‘Ambassador of Peace’ calls for the ‘Ability to Listen’

The secret of success of any peace effort is the ability to listen, says the retired Archbishop Thomas Menamparampil of Guwahati. He was speaking on the occasion of receiving the “Ambassador for Peace” award for 2019 from the International Human Rights Council in a glittering ceremony held at India Islamic Centre Auditorium, New Delhi on December 9.

“Many think that volubility and vocabulary, a cute approach and a persuasive tongue will convince the parties in conflict. But far more important is a contextual understanding of their more serious anxieties in their complexity and depth. But ultimately, a ‘sympathetic listening’ to their inner agonies alone will open the doors for dialogue,” said the 83-old Church leader. “What we need to acquire most of all is an “ability to listen,” he says.
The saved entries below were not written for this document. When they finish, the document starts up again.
**config.mk**
```make
export PLATFORM = sky130hd
export DESIGN_NAME = acc_2c_sat
export DESIGN_NICKNAME = d
export VERILOG_FILES = /design/src/rtl/acc_2c_sat.sv
export SDC_FILE = /design/constraint.sdc
export NUM_CORES = 1
export LEC_CHECK = 0
export CAP_MARGIN = 20
export CORE_ASPECT_RATIO = 1.2
export CORE_MARGIN = 1
export CORE_UTILIZATION = 40
export DETAILED_ROUTE_END_ITERATION = 16
export PLACE_DENSITY = 0.63
export SLEW_MARGIN = 20
export SYNTH_ARGS = -nofsm -noshare
export SYNTH_HDL_FRONTEND = slang
export SYNTH_SLANG_ARGS = --single-unit
```
**constraint.sdc**
```tcl
create_clock -name clk -period 2.85 [get_ports clk]
set_input_delay 0.57 -clock clk [delete_from_list [all_inputs] [get_ports clk]]
set_output_delay 0.57 -clock clk [all_outputs]
set_load 0.03 [all_outputs]
```
**src/rtl/acc_2c_sat.sv**
```systemverilog
// acc_2c_sat: blocks of LEN signed samples summed with per-add overflow detect and optional saturation
module acc_2c_sat #(
  parameter int N = 4,
  parameter int LEN = 4,
  parameter bit SAT = 1
) (
  input  logic         clk,
  input  logic         rst,
  input  logic         in_valid,
  output logic         in_ready,
  input  logic [N-1:0] in_data,
  output logic         out_valid,
  input  logic         out_ready,
  output logic [N-1:0] out_data,
  output logic         out_ov
);
  localparam int CW = (LEN > 1) ? $clog2(LEN) : 1;
  typedef enum logic {ACC, HOLD} state_t;
  state_t state, state_nx;
  logic [N-1:0] acc, sum, acc_nx;
  logic [CW-1:0] cnt;
  logic ov_sticky, ov, take, pop, last;
  assign take = in_valid && in_ready;
  assign pop = out_valid && out_ready;
  assign last = cnt == CW'(LEN - 1);
  // acc and ov_sticky are cleared when a block closes, so a sample taken in HOLD already sees base 0
  assign sum = acc + in_data;
  assign ov = (acc[N-1] == in_data[N-1]) && (sum[N-1] != acc[N-1]);
  assign acc_nx = (SAT && ov) ? (in_data[N-1] ? {1'b1, {(N-1){1'b0}}} : {1'b0, {(N-1){1'b1}}}) : sum;
  always_ff @(posedge clk)
    if (rst) state <= ACC;
    else state <= state_nx;
  always_comb state_nx = take ? (last ? HOLD : ACC) : (pop ? ACC : state);
  always_comb begin
    out_valid = state == HOLD;
    in_ready = (state == ACC) || out_ready;
  end
  always_ff @(posedge clk)
    if (rst) begin
      acc <= '0;
      cnt <= '0;
      ov_sticky <= 1'b0;
      out_data <= '0;
      out_ov <= 1'b0;
    end else if (take) begin
      acc <= last ? '0 : acc_nx;
      ov_sticky <= last ? 1'b0 : (ov_sticky || ov);
      cnt <= last ? '0 : cnt + 1'b1;
      if (last) begin
        out_data <= acc_nx;
        out_ov <= ov_sticky || ov;
      end
    end
endmodule

```
== After elaboration in Yosys (flattened, before gate mapping) ==
Index checks and enable logic that the tools add are counted.
Widths: inputs -> output; s select.

* Flip-flop bits (word level): 13
* Bits in latches: 0
* Bits in writable memories: 0
* Bits in read-only memories: 0
* Bits of input ports: 8
* Word-level logic and storage cells: 27
* Memories: 0

* Add/sub/neg operators: 2
* Multiply operators: 0
* Divide/modulo/power cells: 0
* Magnitude comparators: 0
* Equality and inequality tests: 3
* Shift-type cells: 0
* Muxes and demuxes: 8
* Bitwise logic cells: 1
* Reductions and logical operators: 7

{| class="wikitable"
|+ Operators by type and width
! kind !! number
|-
| $mux 4 || 3
|-
| $add 4x4->4 || 1
|-
| $mux 1 || 4
|-
| $logic_and 1x1->1 || 3
|-
| $add 2x1->2 const B || 1
|-
| $eq 2x2->1 const B || 1
|-
| $logic_or 1x1->1 || 2
|-
| $mux 2 || 1
|-
| $reduce_and 2->1 || 1
|-
| $reduce_bool 2->1 || 1
|-
| $eq 1x1->1 || 1
|-
| $ne 1x1->1 || 1
|-
| $not 1->1 || 1
|}

== Longest topological paths before layout ==
Gate-level depths: netlist (run 1).

* Word-level depth: 5
* Depth in mapped cells: 7
* Mapped depth without buffers: 7

== Worst setup path after synthesis (run 1) ==
Ideal clock, no wire load.

* Path kind: input to register
* From: input port in_data[1]
* To: register ov_sticky
* Data arrival time: 2,152 ps
* Slack: 613 ps
* Stages: 7
* Buffers on the path: 0
* Path through: ha_1 a21o_1 a21oi_1 fa_1 nor3_1 o211ai_1 a211oi_1

* Longest elaborated chain between the ends: 5

{| class="wikitable"
|+ RTL lines
! element !! RTL line !! source
|-
| start: declaration || 11 || <nowiki>input logic [N-1:0] in_data,</nowiki>
|-
| $add 4x4->4 || 27 || <nowiki>assign sum = acc + in_data;</nowiki>
|-
| $ne 1x1->1 || 28 || <nowiki>assign ov = (acc[N-1] == in_data[N-1]) && (sum[N-1] != acc[N-1]);</nowiki>
|-
| $logic_and 1x1->1 || 28 ||
|-
| $logic_or 1x1->1 || 47 || <nowiki>ov_sticky <= last ? 1'b0 : (ov_sticky || ov);</nowiki>
|-
| $mux 1 || 47 ||
|-
| end signal: assignment || 47 ||
|-
| end: declaration || 22 || <nowiki>logic ov_sticky, ov, take, pop, last;</nowiki>
|}

No other way between the ends.
A chain may end at the register's enable or synchronous reset.

== Worst setup path in the final report (run 1) ==
Same ends and word-level chain as after synthesis.

==> results of run 1 <==
[cells by family (layout without fill, tap and decap cells)]
group / Yosys count / count (layout) / share of synthesized area
XOR/XNOR: 1 / 1 / 0.0128
flip-flops: 13 / 13 / 0.380
buffers and inverters: 8 / 27 / 0.0457
adder cells (fa/ha/maj): 6 / 6 / 0.132
AND/OR/NAND/NOR: 19 / 19 / 0.159
AO/OA/AOI/OAI: 28 / 28 / 0.271
[worst min path at each step]
stage                            from                     end  slack [ps]
2_1_floorplan  ov_sticky$_SDFFE_PP0P_  ov_sticky$_SDFFE_PP0P_         430
5_1_grt        ov_sticky$_SDFFE_PP0P_  ov_sticky$_SDFFE_PP0P_         510
3_5_place_dp   ov_sticky$_SDFFE_PP0P_  ov_sticky$_SDFFE_PP0P_         470
4_1_cts        ov_sticky$_SDFFE_PP0P_  ov_sticky$_SDFFE_PP0P_         480
3_3_place_gp   ov_sticky$_SDFFE_PP0P_  ov_sticky$_SDFFE_PP0P_         450
6_report       ov_sticky$_SDFFE_PP0P_  ov_sticky$_SDFFE_PP0P_         480
[per-stage QoR]
| stage | total power [mW] | util |
|---|---|---|
| 6_report | 0.430 | 0.548 |
| 5_1_grt | 0.455 | 0.548 |
| 4_1_cts | 0.433 | 0.548 |
| 3_5_place_dp | 0.316 | 0.531 |
| 3_3_place_gp | 0.314 | 0.531 |
| 2_1_floorplan | 0.281 | - |
[synthesized netlist by cell type, drive strengths merged (4+ instances only)]
library cell and instances:
dfxtp 13, a21oi 10, inv 5, a211oi 4
ha 4, nor2 4, o21ai 4, o32ai 4
[worst reg2reg max path, stage by stage, from the launching register on]
cell and delay [ps]:
dfxtp_1 390, ha_1 240, a21o_1 170, a21oi_1 170
fa_1 500, nor3_1 230, o211ai_1 110, a211oi_1 240
[layout make-up]
class                   instances  area [sq um]
fillers                       156           733
multi-input cells              54           393
flip-flops and latches         13           260
repair buffers                 17           163
clock buffers                   3          22.5
inverters                       6          22.5
well taps                      18          22.5
clock inverters                 1          5.00
[sequential cells by signal, summed over array words and instances (netlist names)]
register   count
out_ov         1
out_valid      1
cnt            2
out_data       4
acc            4
ov_sticky      1
[cell usage in the layout, fill, tap and decap left out, types with 3 or more instances in the layout]
| cell type | instances |
|---|---|
| o32ai_1 | 3 |
| a21oi_1 | 10 |
| inv_1 | 4 |
| clkbuf_4 | 3 |
| clkdlybuf4s50_1 | 14 |
| a211oi_1 | 4 |
| dfxtp_1 | 13 |
| nor2_1 | 4 |
| o21ai_0 | 4 |
| buf_4 | 3 |
| ha_1 | 4 |
[report_power, final]
group | switching [mW] | internal (mW) | total [mW]
Combinational | 0.0579 | 0.0520 | 0.110
Sequential | 0.00900 | 0.194 | 0.203
Clock | 0.0655 | 0.0520 | 0.117
Total | 0.132 | 0.298 | 0.430
[routing by layer]
metal  wire [um]  vias to the layer above
li1            -                      317
met1         660                      295
met2         730                       22
met3          94                        2
met4          12                        0
met5           0                        -
==> out/results.ini, run 1 <==
[final_layout]
finalInstanceArea_sq_um=888
syn2layout_area_growth_pct=29.8
drive_gt1_frac=0.117
antenna_cells=0
num-nets-final=109
final_cells=112

[clock_network]
cts-hold-fix-buffers=0
cts.path.max_buffers=2
cts_resized=0
cts_root_buf=clkbuf_4
htree_levels=1
cts_tree=done
clk-insertion-delay-late_ps=270
post_cts_buffers=0
path_clk_slew_ps=90
clkSinkCount=13
cts_buffers=3

[yosys]
yosys_warnings=0
yosysTopAreaCell=dfxtp_1
async_flop_share=0
ys_types=30
syn_area_sq_um=684
yosysSeqAreaShare=0.380
synth_cells=75
ys_ff_latch=13
synth-edff-count=0
synth_top_cell_area_share=0.380
synth_area_leaders=dfxtp_1, a21oi_1, ha_1
synth_ff_type=dfxtp_1
syn_avg_cell_area_sq_um=9.13
syn_nets=89

[routing]
via_count=636
via_per_inst=5.68
wirelength_um=1500
wl_per_cell_um=13.4
postRouteAntennaNets=0
drt_first_pass_iters=4
dr.first_iter.drc_count=12
route.detailed.drc=0

[global_routing]
top_usage_layer=met2
grtUsageTotal=0.174
antenna_found_initial=0
first_global_vias=521
grt_pass1_wl_um=2210
grtUsageMet2=0.295
grt_util_met3=0.0284
grt_max_degree=16
met1_usage=0.218
overflow=0

[critical_path]
path_cells=clkdlybuf4s50_1 -> ha_1 -> a21o_1 -> a21oi_1 -> fa_1 -> nor3_1 -> o211ai_1 -> a211oi_1
cp.required_ps=3040
cp-end-kind=flip-flop
rr_startpoint=acc[1]$_SDFFE_PP0P_
reg2reg_slack_ps=700
cp_slowest_cell=fa_1
worstPathArrival_ps=2720
reg2reg_depth=7
worst-setup-path-type=input port to flip-flop
cpLargestDelayFamily=adder cells
start_kind=input port
critPathLaunch=in_data[1]
worstReg2RegEnd=ov_sticky$_SDFFE_PP0P_
endpoint=ov_sticky$_SDFFE_PP0P_
worst_path_largest_cell_delay_ps=500
critical_path_buf_inv_count=1
path_depth=8
path_max_fanout=6

[sta]
skew_ps=0.728
setup-tns-final_ps=0
fmax_ghz=0.395
finalCriticalPeriod_ps=2530
setup_viol=0
hold_viol_final=0
whs_ps=478
slew_violations=0
final.period_utilization=0.889
worstMarginPinSlew_ps=511
rsz0062_at_grt=no
setup_slack_ps=317
relSlewSlack=0.659

[power]
leakagePower_nw=0.341
vdd_drop_max_v=0.000366
powerDensity_nw_per_um2=484

[place]
dp_hpwl_um=1120
gp_congestion=0.735
port_buffers=14
dpl_worst_slack_ps=34.3
place_inst=108
placed_cell_area_sq_um=861

[floorplan]
initial_core_util=0.422
core_area_sq_um=1620
die_area_sq_um=1880
die_height_um=47.3
fp.dieW_um=39.8
io_pins=15
rows=16

[min_path]
hold_path.class=flip-flop to flip-flop
min_path_cells=2

[run]
maxCapViolCount=0

[status]
outcome=complete, no violations

Note: power is estimated with default switching activity, not from simulation.
==> inputs of run 2 (changes only) <==
GPL_TIMING_DRIVEN = 0   (was not set)
==> out/results.ini, run 2 (synthesis gave the netlist of run 1 again) <==
[sta]
setup_viol=0  ; unchanged
hold_viol_final=0  ; unchanged
final.period_utilization=0.924  ; was 0.889
finalCriticalPeriod_ps=2630  ; was 2530 ps
rsz0062_at_grt=no  ; unchanged
slew_violations=0  ; unchanged
setup_slack_ps=216  ; was 317 ps
fmax_ghz=0.380  ; was 0.395 GHz
worstMarginPinSlew_ps=474  ; was 511 ps
skew_ps=9.93  ; was 0.728 ps
relSlewSlack=0.684  ; was 0.659

[global_routing]
grt_pass1_wl_um=2240  ; was 2210 um
grt_max_degree=11  ; was 16
first_global_vias=543  ; was 521
antenna_found_initial=0  ; unchanged
overflow=0  ; unchanged
grtUsageTotal=0.179  ; was 0.174

[routing]
via_count=610  ; was 636
dr.first_iter.drc_count=6  ; was 12
met3_length_um=51  ; was 94 um
top_layer=met4  ; unchanged
via_per_inst=5.50  ; was 5.68
route.detailed.drc=0  ; unchanged
wl_per_cell_um=13.1  ; was 13.4 um
met1_length_um=724  ; was 660 um
wl_met2_um=641  ; was 730 um
postRouteAntennaNets=0  ; unchanged
wirelength_um=1450  ; was 1500 um
drt_first_pass_iters=4  ; unchanged

[place]
port_buffers=14  ; unchanged
gp_congestion=0.742  ; was 0.735
dp_hpwl_um=1060  ; was 1120 um
place_inst=107  ; was 108
dpl_worst_slack_ps=-95.0  ; was 34.3 ps

[min_path]
min_path_cells=2  ; unchanged
hold_path.class=flip-flop to flip-flop  ; unchanged

[critical_path]
cp.required_ps=3030  ; was 3040 ps
worst-setup-path-type=input port to flip-flop  ; unchanged
worstPathArrival_ps=2810  ; was 2720 ps
start_kind=input port  ; unchanged
path_max_fanout=6  ; unchanged
cp-end-kind=flip-flop  ; unchanged
reg2reg_depth=7  ; unchanged

[clock_network]
cts.path.max_buffers=2  ; unchanged
path_clk_slew_ps=90  ; about the same
cts_root_buf=clkbuf_4  ; unchanged
htree_levels=1  ; unchanged
cts-hold-fix-buffers=0  ; unchanged
clk-insertion-delay-late_ps=290  ; was 270 ps
cts_buffers=3  ; unchanged
cts_resized=0  ; unchanged
cts_tree=done  ; unchanged
post_cts_buffers=0  ; unchanged
clkSinkCount=13  ; unchanged

[floorplan]
initial_core_util=0.422  ; unchanged
core_area_sq_um=1620  ; unchanged
fp.dieW_um=39.8  ; unchanged
rows=16  ; unchanged
die_area_sq_um=1880  ; unchanged
die_height_um=47.3  ; unchanged
io_pins=15  ; unchanged

[power]
switching_share=0.305  ; was 0.308
power_frac_comb=0.253  ; was 0.255
vdd_drop_max_v=0.000264  ; was 0.000366 V
p_clk_frac=0.275  ; was 0.273
leakagePower_nw=0.333  ; was 0.341 nW
p_seq_frac=0.472  ; about the same
powerDensity_nw_per_um2=487  ; was 484 nW/um^2
p_sw_uw=130  ; was 132 uW
intPower_uw=297  ; was 298 uW

[final_layout]
antenna_cells=0  ; unchanged
layout_common_cells=dfxtp_1, clkdlybuf4s50_1, a21oi_1  ; was clkdlybuf4s50_1, dfxtp_1, a21oi_1
syn2layout_area_growth_pct=28.2  ; was 29.8%
drive_gt1_frac=0.0968  ; was 0.117
final_cells=111  ; was 112
top_regs=acc (4), out_data (4), cnt (2)  ; unchanged
n_fill_cell=162  ; was 156
final_util=0.541  ; was 0.548
num-nets-final=108  ; was 109

[run]
maxCapViolCount=0  ; unchanged

[status]
outcome=complete, no violations  ; unchanged

==> run 2: cell types whose count changed in the layout (fill, tap and decap cells not counted) <==
cell,previous run,this run
clkdlybuf4s50_1,14,13
buf_2,0,1
clkbuf_1,0,1
buf_4,3,0
dlymetal6s2s_1,0,1
==> run 2: power groups by stage <==
stage	logic, mW	registers, mW	clock network [mW]
after floorplan	0.0745	0.207	0
after global placement	0.107	0.206	0
after detailed placement	0.107	0.206	0
after CTS	0.108	0.202	0.120
after global routing	0.121	0.203	0.128
final	0.108	0.202	0.117
==> run 2: area by class of cell <==
type                            instances  area (sq um)  share of cell area
Clock inverter                          1          5.00             0.00571
Inverter                                6          22.5              0.0257
Tap cell                               18          22.5              0.0257
Multi-Input combinational cell         54           393               0.448
Timing Repair Buffer                   14           143               0.163
Buffer                                  2          8.76             0.00999
Clock buffer                            3          22.5              0.0257
Sequential cell                        13           260               0.297
==> run 2: per-stage QoR <==
| stage | area (sq um) | hold WS (ps) | setup TNS, ps | power, mW |
|---|---|---|---|---|
| final | 877 | 469 | 0 | 0.427 |
| after detailed placement | 847 | 447 | -95.0 | 0.313 |
| after global placement | 847 | 449 | -28.6 | 0.313 |
| after global routing | 877 | 497 | 0 | 0.453 |
| after CTS | 875 | 467 | 0 | 0.431 |
| after floorplan | 684 | 435 | 0 | 0.281 |
==> run 2: worst paths after layout <==
path | from | end | slack [ps]
hold reg to reg | ov_sticky$_SDFFE_PP0P_ | ov_sticky$_SDFFE_PP0P_ | 470
setup reg to reg | acc[1]$_SDFFE_PP0P_ | out_data[2]$_SDFFE_PP0P_ | 640
hold / removal | ov_sticky$_SDFFE_PP0P_ | ov_sticky$_SDFFE_PP0P_ | 470
setup / recovery | in_data[1] | out_data[2]$_SDFFE_PP0P_ | 220
==> run 2: worst max-delay path, stage by stage <==
cell and delay, ps:
clkdlybuf4s50_1 450, ha_1 300, a21o_1 170, a21oi_1 170, fa_1 510, nor2_1 210
nor2_1 100, o32ai_1 320
==> run 2: metal layers <==
metal  track usage  up-vias
met4         0.124        0
met1         0.227      272
met3        0.0284        5
met2         0.275       15
met5             0        -
li1              -      318
==> inputs of run 3 (changes only) <==
CORE_MARGIN = not set   (was 1)
CTS_CLUSTER_SIZE = 14   (was not set)
SKIP_CTS_REPAIR_TIMING = 1   (was not set)
==> results of run 3 <==
No change in the layout: final DEF, timing and power equal those of run 2.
When discussions are rushed through and dictated decisions are pressed hard on the combatants by authorities, peace negotiations stumble, and dialogue makes little headway. But if concern for the anxieties of the affected parties and attention to their eagerness to shape a realistic future dominates the conversation, the horizon brightens up, hearts open out, interactions become fruitful, and realistic conclusions can be reached.

Archbishop Menamparampil with his Joint Peace Team had come to the rescue of two and a half lakh refugees in 42 relief camps around Kokrajhar in 1996 after an inter-ethnic conflict that had carried away hundreds of lives and destroyed thousands of houses.

More than 400 volunteers from places as far as Mumbai and Pune, Jharkhand and Chhattisgarh, had come to help, and had worked side by side with those from the Northeast itself for months on end, in close collaboration with the state government, providing food, drink, medicine, clothes and other necessities. Peace work was a continuation of this mighty effort, that came after prolonged negotiations and long eliciting of good will. The Governor and the Chief Minister had lauded this mighty contribution.

After that, the Peace Team was called to several places of conflict: Churachandpur, Imphal, Haflong, Diphu, Udalguri, Mendipathar, and Sarupathar in Assam and even Khandmal in Odisha, where major tragedies had caused the loss of hundreds of lives, and a very great loss of houses and enormous amount of property.

Asked why these events had not won national attention and international sympathy, the Archbishop said, “Unfortunately, when the affected communities belong to smaller ethnic groups and weaker sections of people, they fail to win the attention they deserve.”  “This is the greatest tragedy,” he lamented. But the misfortunes were not any less grievous for that.

Apart from direct involvement on peace issues, the Archbishop has written several books and articles on the theme of peace, reconciliation, forgiveness; respect for cultures, defense of traditional value-systems, etc. He has been present at conferences with such themes in the Universities of Wuhan, Nankai, and Hubei in China; Nairobi and Kampala in Africa, recently in Cairo in Egypt, Izmir in Turkey, and several universities in India itself.

Apart from sympathetic listening, the Archbishop insists on the importance of being sensitive to the memories of historic injuries that still may be harassing the communities concerned, in-built prejudices, and cultural distances. “In India we are suffering too much from these,” he says. “And in addition, let your opponent know that you respect him, even when you differ from his seriously.”

He also warns against getting discouraged too fast in the face of opposition from vested interests, political biases, or repeated failures.

 “The Gospel is all about Peace, about reconciling communities and bringing people together,” says Archbishop Menamparampil. “The joy that comes when peace returns is a joy that has no comparison. It is a joy that nobody can take away.”

Archbishop John Moolachira, the President of the North East Regional Bishops’ Council and the Archbishop of Guwahati, said that this award to the Archbishop Emeritus is a great honour to the entire North East.

Bishop George Pallipparambil of Miao Diocese too expressed his happiness over the award. Congratulating the Archbishop Emeritus, he said, “The Archbishop has been relentlessly involved in promoting peace in our region for the last two and a half decade. It is very fitting that he is being recognized and honoured”.

For someone who has spent more than two decades of his life in establishing peace among the broken communities across India, the “Ambassador of Peace” award is a deserving crown that sits perfectly on his humble head.